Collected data
### src/common/ifmu_regs.svh
// Function
// - A source's pending flag sets on its event even while its mask bit is 0.
// - An uncleared, unmasked flag keeps requesting, so it re-fires after enable or return.
// - After reset cpuIntReq and cpuNmiReq (NMI) are blocked until both stack pointers are written; the group irq is not.
// - Rewriting one stack pointer blocks cpuIntReq and cpuNmiReq again until the other is rewritten.
// - Every pending flag is 0 after reset.
// - Unused flag and mask bits read 0 and ignore writes.
// - Timer flags in timer pending bits 1,0; serial and key flags in bit 0.
// - Clock-timer pending: bit 3 1 Hz, 2 2 Hz, 1 8 Hz, 0 32 Hz.
// - Stopwatch pending: bit 1 for 1 Hz, bit 0 for 10 Hz.
// - Masks: serial in bit 0, stopwatch bits 1,0, programmable timers bits 1,0.
// - Key selection and comparison registers per group; key masks in bit 0.
// - Each selection bit decides whether its key input may raise the group interrupt.
`ifndef IFMU_REGS_SVH
`define IFMU_REGS_SVH
`define IFMU_IDX_KSEL0 16'hFF20
`define IFMU_IDX_KCMP0 16'hFF22
`define IFMU_IDX_KSEL1 16'hFF24
`define IFMU_IDX_KCMP1 16'hFF26
`define IFMU_IDX_MPT 16'hFFE2
`define IFMU_IDX_MSER 16'hFFE3
`define IFMU_IDX_MK0 16'hFFE4
`define IFMU_IDX_MK1 16'hFFE5
`define IFMU_IDX_MCLK 16'hFFE6
`define IFMU_IDX_MSW 16'hFFE7
`define IFMU_IDX_PPT 16'hFFF2
`define IFMU_IDX_PSER 16'hFFF3
`define IFMU_IDX_PK0 16'hFFF4
`define IFMU_IDX_PK1 16'hFFF5
`define IFMU_IDX_PCLK 16'hFFF6
`define IFMU_IDX_PSW 16'hFFF7
`define IFMU_IDX_ISTAT 16'hFF30
`define IFMU_IDX_IMASK 16'hFF31
`define IFMU_IDX_SPSTAT 16'hFF32
`define IFMU_BITS_PT 4'h3
`define IFMU_BITS_ONE 4'h1
`define IFMU_BITS_CLK 4'hF
`define IFMU_BITS_SW 4'h3
`define IFMU_RST_FLAG 4'h0
`define IFMU_RST_MASK 4'h0
`define IFMU_RST_KSEL 4'h0
`define IFMU_RST_KCMP 4'hF
`define IFMU_RST_GRP 6'h00
`define IFMU_GRP_PT 0
`define IFMU_GRP_SER 1
`define IFMU_GRP_K0 2
`define IFMU_GRP_K1 3
`define IFMU_GRP_CLK 4
`define IFMU_GRP_SW 5
`endif

### src/common/ifmu_pkg.sv
package ifmu_pkg;
	// Peripheral events, one-cycle pulses on core_clk
	typedef struct packed {
		logic [1:0] progTimer;
		logic serial;
		logic [3:0] clockTimer;
		logic [1:0] stopwatch;
	} ifmu_evt_t;
	typedef enum logic [1:0] {SP_NONE, SP_WIDE_ONLY, SP_NIBBLE_ONLY, SP_READY} ifmu_sp_state_t;
endpackage

### src/design/ifmu_top.sv
// Chosen here: register access over Wishbone.
`timescale 1ns/10ps
`include "ifmu_regs.svh"
module ifmu_top
	import ifmu_pkg::*;
(
	input wire logic core_clk,
	input wire logic rst,
	input wire logic wbCyc,
	input wire logic wbStb,
	input wire logic wbWe,
	input wire logic [17:0] wbAdr,
	input wire logic [3:0] wbSel,
	input wire logic [31:0] wbDatIn,
	output logic [31:0] wbDatOut,
	output logic wbAck,
	input wire ifmu_evt_t periphEvt,
	input wire logic [3:0] keyPin0,
	input wire logic [3:0] keyPin1,
	input wire logic spWideWr,
	input wire logic spNibbleWr,
	input wire logic nmiSrc,
	output logic cpuIntReq,
	output logic cpuNmiReq,
	output logic irq
);
	function automatic logic [3:0] w1c(input logic [3:0] cur, input logic [3:0] set,
		input logic [3:0] clr, input logic [3:0] bits);
		return ((cur & ~clr) | set) & bits;
	endfunction
	function automatic logic keyHit(input logic [3:0] k, input logic [3:0] cmp,
		input logic [3:0] sel);
		return |((k ^ cmp) & sel);
	endfunction

	logic [15:0] regIdx;
	logic reqNew;
	logic wrEn;
	logic rdEn;
	logic [3:0] wd;
	logic [31:0] next_rdData;
	logic [3:0] keySel0, keySel1, keyCmp0, keyCmp1;
	logic [3:0] mPt, mSer, mK0, mK1, mClk, mSw;
	logic [3:0] pPt, pSer, pK0, pK1, pClk, pSw;
	logic [5:0] grpStat, grpMask, statSnap, grpEvt;
	logic [3:0] k0s1, k0s2, k0s3, k1s1, k1s2, k1s3, key0, key1;
	logic hit0Q, hit1Q, k0Evt, k1Evt;
	ifmu_sp_state_t spState;
	logic spReady;

	assign regIdx = wbAdr[17:2];
	assign reqNew = wbCyc && wbStb && !wbAck;
	// Effects land on the edge the master sees ack, never earlier
	assign wrEn = wbCyc && wbStb && wbAck && wbWe && wbSel[0];
	assign rdEn = wbCyc && wbStb && wbAck && !wbWe;
	assign wd = wbDatIn[3:0];

	always_ff @(posedge core_clk or posedge rst) begin
		if (rst) begin
			wbAck <= 1'b0;
		end else begin
			wbAck <= reqNew;
		end
	end

	// Unmapped indices answer with zero data
	always_comb begin
		next_rdData = 32'h0000_0000;
		if (regIdx == `IFMU_IDX_KSEL0) begin
			next_rdData[3:0] = keySel0;
		end else if (regIdx == `IFMU_IDX_KCMP0) begin
			next_rdData[3:0] = keyCmp0;
		end else if (regIdx == `IFMU_IDX_KSEL1) begin
			next_rdData[3:0] = keySel1;
		end else if (regIdx == `IFMU_IDX_KCMP1) begin
			next_rdData[3:0] = keyCmp1;
		end else if (regIdx == `IFMU_IDX_MPT) begin
			next_rdData[3:0] = mPt;
		end else if (regIdx == `IFMU_IDX_MSER) begin
			next_rdData[3:0] = mSer;
		end else if (regIdx == `IFMU_IDX_MK0) begin
			next_rdData[3:0] = mK0;
		end else if (regIdx == `IFMU_IDX_MK1) begin
			next_rdData[3:0] = mK1;
		end else if (regIdx == `IFMU_IDX_MCLK) begin
			next_rdData[3:0] = mClk;
		end else if (regIdx == `IFMU_IDX_MSW) begin
			next_rdData[3:0] = mSw;
		end else if (regIdx == `IFMU_IDX_PPT) begin
			next_rdData[3:0] = pPt;
		end else if (regIdx == `IFMU_IDX_PSER) begin
			next_rdData[3:0] = pSer;
		end else if (regIdx == `IFMU_IDX_PK0) begin
			next_rdData[3:0] = pK0;
		end else if (regIdx == `IFMU_IDX_PK1) begin
			next_rdData[3:0] = pK1;
		end else if (regIdx == `IFMU_IDX_PCLK) begin
			next_rdData[3:0] = pClk;
		end else if (regIdx == `IFMU_IDX_PSW) begin
			next_rdData[3:0] = pSw;
		end else if (regIdx == `IFMU_IDX_ISTAT) begin
			next_rdData[5:0] = grpStat;
		end else if (regIdx == `IFMU_IDX_IMASK) begin
			next_rdData[5:0] = grpMask;
		end else if (regIdx == `IFMU_IDX_SPSTAT) begin
			next_rdData[0] = spReady;
		end
	end

	always_ff @(posedge core_clk or posedge rst) begin
		if (rst) begin
			wbDatOut <= 32'h0000_0000;
		end else if (reqNew) begin
			wbDatOut <= next_rdData;
		end
	end

	always_ff @(posedge core_clk or posedge rst) begin
		if (rst) begin
			keySel0 <= `IFMU_RST_KSEL;
			keySel1 <= `IFMU_RST_KSEL;
			keyCmp0 <= `IFMU_RST_KCMP;
			keyCmp1 <= `IFMU_RST_KCMP;
		end else if (wrEn) begin
			if (regIdx == `IFMU_IDX_KSEL0) begin
				keySel0 <= wd;
			end else if (regIdx == `IFMU_IDX_KCMP0) begin
				keyCmp0 <= wd;
			end else if (regIdx == `IFMU_IDX_KSEL1) begin
				keySel1 <= wd;
			end else if (regIdx == `IFMU_IDX_KCMP1) begin
				keyCmp1 <= wd;
			end
		end
	end

	// Masks keep only their implemented bits
	always_ff @(posedge core_clk or posedge rst) begin
		if (rst) begin
			mPt <= `IFMU_RST_MASK;
			mSer <= `IFMU_RST_MASK;
			mK0 <= `IFMU_RST_MASK;
			mK1 <= `IFMU_RST_MASK;
			mClk <= `IFMU_RST_MASK;
			mSw <= `IFMU_RST_MASK;
			grpMask <= `IFMU_RST_GRP;
		end else if (wrEn) begin
			if (regIdx == `IFMU_IDX_MPT) begin
				mPt <= wd & `IFMU_BITS_PT;
			end else if (regIdx == `IFMU_IDX_MSER) begin
				mSer <= wd & `IFMU_BITS_ONE;
			end else if (regIdx == `IFMU_IDX_MK0) begin
				mK0 <= wd & `IFMU_BITS_ONE;
			end else if (regIdx == `IFMU_IDX_MK1) begin
				mK1 <= wd & `IFMU_BITS_ONE;
			end else if (regIdx == `IFMU_IDX_MCLK) begin
				mClk <= wd & `IFMU_BITS_CLK;
			end else if (regIdx == `IFMU_IDX_MSW) begin
				mSw <= wd & `IFMU_BITS_SW;
			end else if (regIdx == `IFMU_IDX_IMASK) begin
				grpMask <= wbDatIn[5:0];
			end
		end
	end

	// Key pins: three stages, a bit moves once stages two and three agree
	always_ff @(posedge core_clk or posedge rst) begin
		if (rst) begin
			k0s1 <= 4'h0;
			k0s2 <= 4'h0;
			k0s3 <= 4'h0;
			k1s1 <= 4'h0;
			k1s2 <= 4'h0;
			k1s3 <= 4'h0;
			key0 <= 4'h0;
			key1 <= 4'h0;
		end else begin
			k0s1 <= keyPin0;
			k0s2 <= k0s1;
			k0s3 <= k0s2;
			k1s1 <= keyPin1;
			k1s2 <= k1s1;
			k1s3 <= k1s2;
			key0 <= (k0s2 & k0s3) | (key0 & (k0s2 | k0s3));
			key1 <= (k1s2 & k1s3) | (key1 & (k1s2 | k1s3));
		end
	end

	// A group fires when a selected key starts to differ from its comparison bit
	always_ff @(posedge core_clk or posedge rst) begin
		if (rst) begin
			hit0Q <= 1'b0;
			hit1Q <= 1'b0;
		end else begin
			hit0Q <= keyHit(key0, keyCmp0, keySel0);
			hit1Q <= keyHit(key1, keyCmp1, keySel1);
		end
	end
	assign k0Evt = keyHit(key0, keyCmp0, keySel0) && !hit0Q;
	assign k1Evt = keyHit(key1, keyCmp1, keySel1) && !hit1Q;

	// Pending flags: set regardless of mask, write 1 clears, set wins
	always_ff @(posedge core_clk or posedge rst) begin
		if (rst) begin
			pPt <= `IFMU_RST_FLAG;
			pSer <= `IFMU_RST_FLAG;
			pK0 <= `IFMU_RST_FLAG;
			pK1 <= `IFMU_RST_FLAG;
			pClk <= `IFMU_RST_FLAG;
			pSw <= `IFMU_RST_FLAG;
		end else begin
			pPt <= w1c(pPt, {2'b00, periphEvt.progTimer},
				(wrEn && regIdx == `IFMU_IDX_PPT) ? wd : 4'h0, `IFMU_BITS_PT);
			pSer <= w1c(pSer, {3'b000, periphEvt.serial},
				(wrEn && regIdx == `IFMU_IDX_PSER) ? wd : 4'h0, `IFMU_BITS_ONE);
			pK0 <= w1c(pK0, {3'b000, k0Evt},
				(wrEn && regIdx == `IFMU_IDX_PK0) ? wd : 4'h0, `IFMU_BITS_ONE);
			pK1 <= w1c(pK1, {3'b000, k1Evt},
				(wrEn && regIdx == `IFMU_IDX_PK1) ? wd : 4'h0, `IFMU_BITS_ONE);
			pClk <= w1c(pClk, periphEvt.clockTimer,
				(wrEn && regIdx == `IFMU_IDX_PCLK) ? wd : 4'h0, `IFMU_BITS_CLK);
			pSw <= w1c(pSw, {2'b00, periphEvt.stopwatch},
				(wrEn && regIdx == `IFMU_IDX_PSW) ? wd : 4'h0, `IFMU_BITS_SW);
		end
	end

	// Stack pointer pairing gate
	always_ff @(posedge core_clk or posedge rst) begin
		if (rst) begin
			spState <= SP_NONE;
		end else begin
			case (spState)
				SP_NONE: begin
					if (spWideWr && spNibbleWr) spState <= SP_READY;
					else if (spWideWr) spState <= SP_WIDE_ONLY;
					else if (spNibbleWr) spState <= SP_NIBBLE_ONLY;
				end
				SP_WIDE_ONLY: begin
					if (spNibbleWr) spState <= SP_READY;
				end
				SP_NIBBLE_ONLY: begin
					if (spWideWr) spState <= SP_READY;
				end
				SP_READY: begin
					if (spWideWr && spNibbleWr) spState <= SP_READY;
					else if (spWideWr) spState <= SP_WIDE_ONLY;
					else if (spNibbleWr) spState <= SP_NIBBLE_ONLY;
				end
				default: spState <= SP_NONE;
			endcase
		end
	end
	assign spReady = (spState == SP_READY);

	// Level request re-fires by itself once the core re-enables or returns
	assign cpuIntReq = spReady && (|(pPt & mPt) || |(pSer & mSer) || |(pK0 & mK0)
		|| |(pK1 & mK1) || |(pClk & mClk) || |(pSw & mSw));
	assign cpuNmiReq = spReady && nmiSrc;

	// Group status: sticky, cleared by reading; only bits the read returned clear
	assign grpEvt[`IFMU_GRP_PT] = |periphEvt.progTimer;
	assign grpEvt[`IFMU_GRP_SER] = periphEvt.serial;
	assign grpEvt[`IFMU_GRP_K0] = k0Evt;
	assign grpEvt[`IFMU_GRP_K1] = k1Evt;
	assign grpEvt[`IFMU_GRP_CLK] = |periphEvt.clockTimer;
	assign grpEvt[`IFMU_GRP_SW] = |periphEvt.stopwatch;

	always_ff @(posedge core_clk or posedge rst) begin
		if (rst) begin
			statSnap <= `IFMU_RST_GRP;
		end else if (reqNew) begin
			statSnap <= grpStat;
		end
	end

	always_ff @(posedge core_clk or posedge rst) begin
		if (rst) begin
			grpStat <= `IFMU_RST_GRP;
		end else if (rdEn && regIdx == `IFMU_IDX_ISTAT) begin
			grpStat <= (grpStat & ~statSnap) | grpEvt;
		end else begin
			grpStat <= grpStat | grpEvt;
		end
	end
	assign irq = |(grpStat & grpMask);
endmodule // ifmu_top

### config.mk
export PLATFORM = sky130hd
export DESIGN_NAME = ifmu_top
export DESIGN_NICKNAME = d
export VERILOG_FILES = /design/src/common/ifmu_pkg.sv /design/src/design/ifmu_top.sv
export VERILOG_INCLUDE_DIRS = /design/src /design/src/common
export SDC_FILE = /design/constraint.sdc
export NUM_CORES = 1
export LEC_CHECK = 0
export BUFFER_PORTS_ARGS = -buffer_cell sky130_fd_sc_hd__buf_2
export CORE_UTILIZATION = 60
export CTS_BUF_LIST = sky130_fd_sc_hd__clkbuf_2
export DETAILED_ROUTE_END_ITERATION = 7
export PLACE_DENSITY = 0.88
export SYNTH_ARGS = -nofsm -noshare
export SYNTH_HDL_FRONTEND = slang
export SYNTH_SLANG_ARGS = --single-unit
export TNS_END_PERCENT = 10
### constraint.sdc
create_clock -name core_clk -period 5.3 [get_ports core_clk]
set_clock_uncertainty 0.1 [all_clocks]
set_input_delay 0.795 -clock core_clk [delete_from_list [all_inputs] [get_ports core_clk]]
set_output_delay 0.795 -clock core_clk [all_outputs]
set_load 0.005 [all_outputs]
==> reports/results.ini <==
[detailed_routing]
top_layer_used = met4
avgViaCountPerCell = 6.072
drt-initial-drc-count = 374
drc_errors = 0
wl_met3_um = 625
wirelength_mm = 11.08
dr.pass1.iters = 5
ant_nets = 0
met2_length_mm = 5.281
num_vias = 3607
avgRoutedWirePerCell_um = 18.66
drt-met1-wl_mm = 4.761

[clock_tree]
numCtsBuffers = 9
cts.htree.levels = 3
clk_pin_slew_worst_paths_ns = 0.30
cts_setup_buffers = 0
cts.sinks = 99
cts_tree = done
cts-root-buf = clkbuf_2
cts_hold_buffers = 0
clkLatencyLatePin_ns = 0.58
cts_resized = 0
clockBufferDepth = 2

[hold_path]
hp-class = in2reg
min_from = keyPin0[1]

[timing]
drv_slew = 0
fin_crit_ns = 2.784
rsz0062_at_grt = no
timing.final.crit_share_pct = 52.53
setup_viol = 0
clock.fmax_mhz = 359.2
hold_viol = 0
relSlewSlack_pct = 31.62
tightest_slew_ns = 1.026
final.setup.tns_ns = 0

[pwr]
irDropWorstVdd_uv = 204.8
p_leak_nw = 2.384
power.density_nw_per_um2 = 258.8

[floorplan]
die_w_um = 91.71
die_h_um = 91.71
rows = 32
initial_utilization_pct = 62.16
coreArea_um2 = 7767
io_pins = 115
die-area_um2 = 8410

[logic_synthesis]
yosysWarnings = 0
synth_edf_count = 0
syn_area_um2 = 4828
ys_ff_latch = 99
synthArstFlopShare_pct = 100.0
syn_area_per_cell_um2 = 11.07
synth_cell_type_count = 60
ys_dominant_reg_cell = dfrtp_1
seq_area_frac_synth_pct = 51.52
syn-instance-count = 436

[grt]
grt_pass1_wl_mm = 18.04
track_usage_pct = 28.30
antenna_found_initial = 0
grt_pass1_vias = 3490
grt_start_max_net_pins = 63
gr-total-overflow = 0

[finish]
nets = 569
drive_above_1_share_pct = 25.61
final_cell_mix = dfrtp_1 (91), buf_2 (57), nand2_1 (54)
layout.cells.most_common = dfrtp_1
fillers = 636
fin_util_pct = 66.87
syn_to_final_growth_pct = 7.567
n_antenna_cell = 0

[place]
port_buffers = 57
gp_congestion = 0.8934
dp.final_hpwl_mm = 8.222

[setup_path]
crit_fanout = 3
worstSetupEndpointType = output port
critPathLaunch = mClk[2]
required_ns = 4.41
r2r-start = wbAck
critPathKind = reg2out
start_kind = flip-flop
worstPathArrival_ns = 1.89

[run]
drv_cap = 0

[run_status]
status = finished, final reports clean

## worst max-delay path, cell delays in order (launching register included)
cell	delay (ns)
dfrtp_1	0.49
a22o_1	0.26
a221oi_1	0.28
a31oi_1	0.15
buf_2	0.15
## area by class of cell
| class | instances | area, um^2 | area share, % |
|---|---|---|---|
| Timing Repair Buffer | 59 | 300.3 | 5.782 |
| Multi-Input combinational cell | 311 | 2137 | 41.15 |
| Sequential cell | 99 | 2487 | 47.89 |
| Clock buffer | 9 | 45.04 | 0.8673 |
| Clock inverter | 7 | 68.82 | 1.325 |
| Tap cell | 102 | 127.6 | 2.457 |
| Inverter | 7 | 27.53 | 0.5300 |
## per-layer routing
metal / GRT usage, % / vias to the layer above
met1: 37.83 / 1782
met2: 46.05 / 157
li1: - / 1638
met5: 0 / -
met3: 5.141 / 30
met4: 11.46 / 0
## final timing paths
check | endpoint | slack, ns | cells past startpoint
max in group asynchronous | keyCmp1[0] | 3.73 | 3
hold reg to reg | k0s2[0] | 0.27 | 0
setup reg to reg | mClk[2] | 2.82 | 5
hold / removal | k0s1[1] | 0.18 | 1
min in group asynchronous | k0s3[1] | 0.25 | 2
setup / recovery | cpuIntReq | 2.52 | 4
## cell usage after synthesis (5+ instances only)
cell type	instances	share of area [%]
a21o_1	17	2.6
a21oi_1	15	1.6
a22oi_1	12	1.9
a31oi_1	5	0.65
buf_4	26	4.0
clkbuf_1	14	1.1
dfrtp_1	91	47
dfstp_2	8	4.4
inv_1	7	0.54
maj3_1	8	1.7
mux2_2	28	6.5
mux2_4	6	1.9
nand2_1	54	4.2
nand3_1	14	1.5
nand4_1	12	1.6
nor2_1	14	1.1
nor2b_1	5	0.65
nor3_1	6	0.62
nor4_1	5	0.65
o21ai_0	8	0.83
xor2_1	8	1.5
## registers in the layout, summed over array words and instances (netlist names), 6 cells and up
signal    flops
grpMask       6
grpStat       6
statSnap      6
wbDatOut      6
## report_power, final
part / internal (mW) / switching [mW]
sequential: 0.789 / 0.0223
clock: 0.0762 / 0.282
combinational: 0.0680 / 0.107
total: 0.933 / 0.411
## through the flow
stage                     hold slack, ns  cell area, um^2  worst slack, ns  power (mW)  std cells
final                             0.1824             5194            2.516       1.344        594
after global routing              0.1126             5194            2.452       1.407        594
after global placement            0.2330             5080            2.114      0.9849        578
after detailed placement          0.2365             5080            2.089      0.9978        578
after floorplan                   0.2312             4922            1.828      0.9400        461
after CTS                         0.1547             5194            2.536       1.353        594
## cell families after synthesis
kind of cell | Yosys count | share of synthesized area, %
other cells | 1 | 0.07767
simple gates | 148 | 17.26
xor+xnor | 8 | 1.451
mux | 40 | 9.743
flops | 99 | 51.52
buf+inv | 51 | 6.167
compound gates | 78 | 11.35
fa+ha+maj | 11 | 2.436
No activity file was read; power rests on OpenSTA's default activity.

Task requirements ▸
Scan the entries above for the string "reset" and copy each line containing it.

Result below ▸
// - After reset cpuIntReq and cpuNmiReq (NMI) are blocked until both stack pointers are written; the group irq is not.
// - Every pending flag is 0 after reset.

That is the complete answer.